If you are confused google "grid bfs" and "bfs find all paths". This will help :).
you can do courses like coursera or EdX or just simply start coding with various data structures and algorithms to compare your solutions with other ones
is DPV good enough book to learn enough about algorithms for a data science career? or is it too much / too little (requiring more graduate stuff)? I'm asking because I already have some basic knowledge about DP and graphs but looking at something like DPV with a lot of exercises feels like a lot of work that maybe I'd rather spend studying data science instead
I already have somewhat decent knowledge within Python, but in desparate need of doing some data science projects. but I wonder if it is worth it to take a break to study algorithms before fully commiting to data science or is the knowledge I have enough
Hello, this is the worst-case for insertion sort:
If for example, an array has 7 integers, would the worst case be 7(6)/2 = 21 comparisons or 7^2 = 49 comparisons?
And why?
I did read that it should be 7(6)/2, but I can't find any source that mentions why we can't use the one with the notation
how many comparisons would be needed if the array was in reverse sorted order at the start?
Um, is it n^2?
Oh
So that n^2 is just the representation since it's the dominant term?

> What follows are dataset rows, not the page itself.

`config.mk`:
```
export PLATFORM = sky130hd
export DESIGN_NAME = cda_ctrl
export DESIGN_NICKNAME = d
export VERILOG_FILES = /design/src/sv/cda_pkg.sv /design/src/sv/cda_ctrl.sv
export SDC_FILE = /design/constraint.sdc
export NUM_CORES = 1
export LEC_CHECK = 0
export BUFFER_PORTS_ARGS = -buffer_cell sky130_fd_sc_hd__buf_2
export CAP_MARGIN = 5
export CORE_AREA = 3 3 40 42
export DETAILED_ROUTE_END_ITERATION = 10
export DIE_AREA = 0 0 43 45
export PLACE_DENSITY = 0.73
export SLEW_MARGIN = 20
export SYNTH_ARGS = -nofsm -noshare
export SYNTH_HDL_FRONTEND = slang
export SYNTH_SLANG_ARGS = --single-unit
```
`constraint.sdc`:
```
create_clock -name clk -period 2.4 [get_ports clk]
set_input_delay 0.12 -clock clk [delete_from_list [all_inputs] [get_ports clk]]
set_output_delay 0.12 -clock clk [all_outputs]
set_load 0.05 [all_outputs]
```
`src/sv/cda_pkg.sv`:
```
`timescale 1ns / 1ps
// shared types, constants and calendar tables for the calendar date unit
// no dependencies; imported by cda_ctrl, cda_dp and calendar_date_arithmetic

package cda_pkg;

	// configuration limits
	localparam int MAX_DAY_COUNT = 65535;
	localparam int MAX_YEAR      = 9999;

	// field widths
	localparam int DAY_W   = 5;
	localparam int MONTH_W = 4;
	localparam int YEAR_W  = 14;
	localparam int COUNT_W = 16;
	localparam int DIFF_W  = 23;
	localparam int ORD_W   = 22;

	// day ordinal of 31 dec of the last year, counted from 0001-01-01 as zero
	localparam logic [ORD_W-1:0] ORD_TOP = ORD_W'(365 * (MAX_YEAR - 1) + (MAX_YEAR - 1) / 4
		- (MAX_YEAR - 1) / 100 + (MAX_YEAR - 1) / 400 + 364);

	// cycle lengths in days
	localparam logic [ORD_W-1:0] DAYS_400Y = 22'd146097;
	localparam logic [ORD_W-1:0] DAYS_100Y = 22'd36524;
	localparam logic [ORD_W-1:0] DAYS_4Y   = 22'd1461;
	localparam logic [ORD_W-1:0] DAYS_1Y   = 22'd365;

	// divide by 100 as multiply by reciprocal and shift
	localparam int             RECIP_W   = 13;
	localparam int             PROD_W    = YEAR_W + RECIP_W;
	localparam int             RECIP_SH  = 19;
	localparam logic [RECIP_W-1:0] RECIP_100 = 13'd5243;

	typedef enum logic [1:0] {
		ACT_LOAD = 2'd0,
		ACT_ADD  = 2'd1,
		ACT_SUB  = 2'd2,
		ACT_DIFF = 2'd3
	} action_t;

	typedef enum logic [1:0] {
		STS_OK      = 2'd0,
		STS_INVALID = 2'd1,
		STS_RANGE   = 2'd2
	} status_t;

	typedef enum logic [1:0] {
		YS_400 = 2'd0,
		YS_100 = 2'd1,
		YS_4   = 2'd2,
		YS_1   = 2'd3
	} yr_stage_t;

	typedef enum logic [4:0] {
		ST_IDLE,
		ST_START,
		ST_CUR1,
		ST_CUR2,
		ST_CUR3,
		ST_GIV1,
		ST_GIV2,
		ST_GIV3,
		ST_LOAD,
		ST_DIFF,
		ST_RANGE,
		ST_Y400,
		ST_Y100,
		ST_Y4,
		ST_Y1,
		ST_MON,
		ST_WRITE,
		ST_DONE
	} state_t;

	// controller to datapath
	typedef struct packed {
		logic      accept;
		logic      sel_giv;
		logic      cap_cur;
		logic      cap_giv;
		logic      range_chk;
		logic      yr_step;
		yr_stage_t yr_stage;
		logic      mon_step;
		logic      load_fin;
		logic      diff_fin;
		logic      write_fin;
		logic      out_load;
	} cda_cmd_t;

	// datapath to controller
	typedef struct packed {
		action_t act;
		logic    in_range;
		logic    yr_more;
		logic    mon_more;
		logic    out_free;
	} cda_sts_t;

	// month length in a common year, zero for a month that does not exist
	function automatic logic [DAY_W-1:0] month_len(input logic [MONTH_W-1:0] m);
		logic [DAY_W-1:0] n;
		unique case (m)
			4'd1, 4'd3, 4'd5, 4'd7, 4'd8, 4'd10, 4'd12: n = 5'd31;
			4'd4, 4'd6, 4'd9, 4'd11:                    n = 5'd30;
			4'd2:                                        n = 5'd28;
			default:                                     n = 5'd0;
		endcase
		return n;
	endfunction

	// days before the first of a month in a common year
	function automatic logic [8:0] cum_days(input logic [MONTH_W-1:0] m);
		logic [8:0] n;
		unique case (m)
			4'd2:    n = 9'd31;
			4'd3:    n = 9'd59;
			4'd4:    n = 9'd90;
			4'd5:    n = 9'd120;
			4'd6:    n = 9'd151;
			4'd7:    n = 9'd181;
			4'd8:    n = 9'd212;
			4'd9:    n = 9'd243;
			4'd10:   n = 9'd273;
			4'd11:   n = 9'd304;
			4'd12:   n = 9'd334;
			default: n = 9'd0;
		endcase
		return n;
	endfunction

endpackage

```
`src/sv/cda_ctrl.sv`:
```
`timescale 1ns / 1ps
// sequencer for the calendar date unit: walks each item through its steps
// depends on cda_pkg; drives cda_dp through cda_cmd_t

module cda_ctrl (
	input  logic              clk,
	input  logic              arst_n,
	input  logic              in_valid,
	output logic              in_ready,
	input  cda_pkg::cda_sts_t sts,
	output cda_pkg::cda_cmd_t cmd
);
	import cda_pkg::*;

	state_t state_q;
	state_t state_nxt;

	// state register
	always_ff @(posedge clk or negedge arst_n) begin
		if (!arst_n) begin
			state_q <= ST_IDLE;
		end else begin
			state_q <= state_nxt;
		end
	end

	// next state and commands
	always_comb begin
		state_nxt    = state_q;
		cmd          = '0;
		cmd.yr_stage = YS_400;
		in_ready     = 1'b0;
		unique case (state_q)
			ST_IDLE: begin
				in_ready = 1'b1;
				if (in_valid) begin
					cmd.accept = 1'b1;
					state_nxt  = ST_START;
				end
			end
			ST_START: begin
				state_nxt = (sts.act == ACT_LOAD) ? ST_GIV1 : ST_CUR1;
			end
			// ordinal of the stored date
			ST_CUR1: state_nxt = ST_CUR2;
			ST_CUR2: state_nxt = ST_CUR3;
			ST_CUR3: begin
				cmd.cap_cur = 1'b1;
				state_nxt   = (sts.act == ACT_DIFF) ? ST_GIV1 : ST_RANGE;
			end
			// ordinal and check of the given date
			ST_GIV1: begin
				cmd.sel_giv = 1'b1;
				state_nxt   = ST_GIV2;
			end
			ST_GIV2: state_nxt = ST_GIV3;
			ST_GIV3: begin
				cmd.cap_giv = 1'b1;
				state_nxt   = (sts.act == ACT_LOAD) ? ST_LOAD : ST_DIFF;
			end
			ST_LOAD: begin
				cmd.load_fin = 1'b1;
				state_nxt    = ST_DONE;
			end
			ST_DIFF: begin
				cmd.diff_fin = 1'b1;
				state_nxt    = ST_DONE;
			end
			ST_RANGE: begin
				cmd.range_chk = 1'b1;
				state_nxt     = sts.in_range ? ST_Y400 : ST_DONE;
			end
			// ordinal back to a date, one cycle chunk per beat of the loop
			ST_Y400: begin
				cmd.yr_stage = YS_400;
				cmd.yr_step  = sts.yr_more;
				if (!sts.yr_more) state_nxt = ST_Y100;
			end
			ST_Y100: begin
				cmd.yr_stage = YS_100;
				cmd.yr_step  = sts.yr_more;
				if (!sts.yr_more) state_nxt = ST_Y4;
			end
			ST_Y4: begin
				cmd.yr_stage = YS_4;
				cmd.yr_step  = sts.yr_more;
				if (!sts.yr_more) state_nxt = ST_Y1;
			end
			ST_Y1: begin
				cmd.yr_stage = YS_1;
				cmd.yr_step  = sts.yr_more;
				if (!sts.yr_more) state_nxt = ST_MON;
			end
			ST_MON: begin
				cmd.mon_step = sts.mon_more;
				if (!sts.mon_more) state_nxt = ST_WRITE;
			end
			ST_WRITE: begin
				cmd.write_fin = 1'b1;
				state_nxt     = ST_DONE;
			end
			ST_DONE: begin
				if (sts.out_free) begin
					cmd.out_load = 1'b1;
					state_nxt    = ST_IDLE;
				end
			end
			default: state_nxt = ST_IDLE;
		endcase
	end

endmodule

```
# After elaboration in Yosys (flattened, before gate mapping)

Index checks and enable logic that the tools add are counted.

Equality and inequality tests: 25
Multiplexer cells: 26
Reductions and logical operators: 4

Operators by type and width:

| operator           | number |
|---|---|
| $pmux 5 s16        | 1 |
| $eq 5x4->1 const B | 8 |
| $mux 5             | 8 |
| $eq 5x3->1 const B | 4 |
| $mux 1             | 14 |
| $ne 2x2->1 const B | 7 |
| $pmux 3 s4         | 1 |
| $eq 5x2->1 const B | 2 |
| $eq 5x5->1 const B | 2 |
| $reduce_and 7->1   | 1 |
| $eq 5x1->1 const B | 1 |
| $logic_not 5->1    | 1 |
| $mux 4             | 1 |
| $mux 3             | 1 |
| $reduce_or 3->1    | 1 |
| $eq 2x2->1 const B | 1 |
| $logic_not 2->1    | 1 |

Register bits after elaboration: 5
Input bits: 9
Output and inout bits: 14
Logic and storage cells: 56

# Longest topological paths before layout

Gate-level depths: netlist (run 1).

Depth after elaboration: 3
Gate-level depth with buffers: 6

# Worst setup path before layout (run 1)

No wires, ideal clock.

Path type: register to register
Start: register state_q[2]
End: register state_q[3]
Setup time: 64 ps
Data arrival time: 3058 ps
Required time: 2336 ps
Path slack: -723 ps
Stages on the path, launching flop included: 7
Period minus slack after synthesis: 3123 ps
Path through: dfrtp_1 > buf_2 > nand2b_1 > nor4b_1 > a22oi_1 > nand3b_1 > mux2_4

Longest elaborated chain between the ends: 3
Elaborated cells between the ends (all ways): 28

RTL lines:

| item                                                    | line           | text |
|---|---|---|
| from (decl)                                             | cda_ctrl.sv:15 | `state_t state_q;` |
| from (signal assigned)                                  | cda_ctrl.sv:23 | `state_q <= state_nxt;` |
| $eq 5x5->1, or another cell as far along                | cda_ctrl.sv:33 | `unique case (state_q)` |
| $reduce_or 3->1 (no line) or $ne 2x2->1 (tied branches) | --             |  |
| $pmux 5 s16 or $reduce_and 7->1 (tied branches)         | --             |  |

Several ways; a longest one is shown, not always the timed one.
A chain may end at the register's enable or synchronous reset.

# Worst setup path in the final report (run 1)

Start: register state_q[1]
End: register state_q[3]

Same word-level chain as after synthesis.

==> flow_metrics.tcl, run 1 <==
set metrics [dict create \
    fin_nets 110 \
    p_leak_nw 0.365 \
    die_area_sq_um 1940 \
    endpoint "state_q[3]" \
    reg_top3 "state_q x5" \
    drv_slew 0 \
    hold_path.class "in2async" \
    status "finished, final reports clean" \
    worst_pin_slew_ns 0.467 \
    cts_htree_levels 1 \
    netlist_area_sq_um 587 \
    synth_ff_type "dfrtp_1" \
    syn_avg_cell_area_sq_um 7.82 \
    numCtsBuffers 3 \
    wire_per_inst_um 13.1 \
    power.total_mw 1.19 \
    skew_ns 0.00231 \
    synth_top_cell_by_area "dfrtp_1" \
    startpoint_type "register" \
    worstSetupStartpoint "state_q[1]" \
    layout-drive-gt1-share 0.430 \
    clk_pin_slew_ns 0.05 \
    synth_nets 84 \
    initial_core_util 0.457 \
    ir_drop_mv 0.792 \
    first_global_vias 585 \
    worstSetupPathType "reg2reg" \
    grt_max_degree 17 \
    vias_per_cell 5.55 \
    finalWeightedCongestion 0.855 \
    worstReg2RegStart "state_q[1]" \
    maxCapViolations 0 \
    timing_hold_violations_final 0 \
    crit_path_end_kind "register" \
    grt_antenna_before_repair 0 \
    max_slew_margin 0.686 \
    netlist_instances 75 \
    drt_iter0_drc 21 \
    clock-root-buffer "clkbuf_4" \
    wl_um 1510 \
    utilization 0.585 \
    rsz0062_at_grt "no" \
    crit_arrival_ns 2.12 \
    ant_nets 0 \
    die_h_um 45 \
    r2r_end "state_q[3]" \
    synth.top_cells.by_area "dfrtp_1, nor2_1, nand2_1, mux2_4, a22oi_1" \
    critical_path_peak_fanout 16 \
    largest_reg_flops 5 \
    syn2layout_area_growth_pct 28.1 \
    rows 13 \
    final_cells 115 \
    remaining_drc_errors 0 \
    synthDistinctLibCells 31 \
    dpl.cell_count 110 \
    n_antenna_cell 0 \
    powerDensity_nw_per_um2 1580 \
    ys_seq_area_frac 0.213 \
    final_cell_area_sq_um 752 \
    grt_usage 0.179 \
    yosysMostFrequentCell "nor2_1" \
    port_buffers 22 \
    fin_setup_tns_ns 0 \
    ff2ff_path_depth 4 \
    grt_overflow_total 0 \
    synth_warnings 0 \
    dr.pass1.iters 4 \
    regToRegSetupSlack_ns 0.41 \
    clock_latency_ns 0.25 \
    cts.sinks 5 \
    die_w_um 43 \
    required_ns 2.53 \
    fin_crit_sh 0.830 \
    dpl_cell_area_sq_um 714 \
    cts_tree "built" \
    synth-seq-cells 5 \
    cts_resized 0 \
    synthArstFlopShare 1.00 \
    grt_pass1_wl_um 2590 \
    cts_buffer_depth 2 \
    fmax_mhz 502 \
    min_period_ns 1.99 \
    top_register "state_q" \
    core_sq_um 1280 \
    vias 638 \
    place_hpwl_um 1160 \
    synth_top_area_share 0.213 \
    setup_violations 0 \
    synth_enable_flop_cells 0 \
    synth.top_cells.by_count "nor2_1, nand2_1, dfrtp_1, buf_2" \
    io_pins 23 \
]
==> worst min-delay path by stage <==
| stage | depth (start not counted) | slack (ns) | end |
|---|---|---|---|
| after floorplan | 0 | -0.18 | state_q[0] |
| after global placement | 1 | -0.06 | state_q[0] |
| after detailed placement | 1 | -0.06 | state_q[0] |
| after CTS | 2 | 0.21 | state_q[0] |
| after global routing | 2 | 0.23 | state_q[2] |
| final | 2 | 0.21 | state_q[0] |
==> report_power, final <==
| part | switching [mW] | internal, mW |
|---|---|---|
| Combinational | 0.493 | 0.354 |
| Sequential | 0.108 | 0.129 |
| Clock | 0.0427 | 0.0607 |
| Total | 0.644 | 0.544 |
==> logic make-up after synthesis <==
group | after synthesis | share of synthesized area
AND/OR/NAND/NOR | 46 | 0.463
AO/OA/AOI/OAI | 15 | 0.186
buffers and inverters | 6 | 0.0725
flip-flops | 5 | 0.213
multiplexers | 2 | 0.0512
XOR/XNOR | 1 | 0.0149
==> area by class of cell <==
cell class	instances	area (sq um)
Fill cell	127	533
Multi-Input combinational cell	64	430
Timing Repair Buffer	27	150
Sequential cell	5	125
Clock buffer	3	22.5
Tap cell	15	18.8
Clock inverter	1	5.00
==> critical path, cell delays in order, from the launching register on <==
cell	delay, ns
dfrtp_1	0.62
nand3_1	0.20
and4_4	0.23
nor4_4	0.48
mux2_4	0.34
==> cells in the final DEF (no fill, tap or decap), types with 2 or more instances in the layout <==
master	count
nand3b_1	3
o21a_1	2
nor3_1	2
o21ai_0	3
buf_4	4
a22oi_1	3
buf_2	22
nand2b_1	2
mux2_4	2
nor2_1	16
nand2_1	9
clkbuf_4	3
nand3_1	3
dfrtp_1	5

And the rest wouldn't matter since they won't cause the growth to vary much?
And does that mean the number of comparisons for worst case is n(n-1)/2?
yes
The above reasoning is also correct?
which above reasoning
^
And the one after that
kinda
big o notation has a more formal definition but you can think of it that way sure
Why is it done differently for merge sort?
Is it due to the presence of recursion?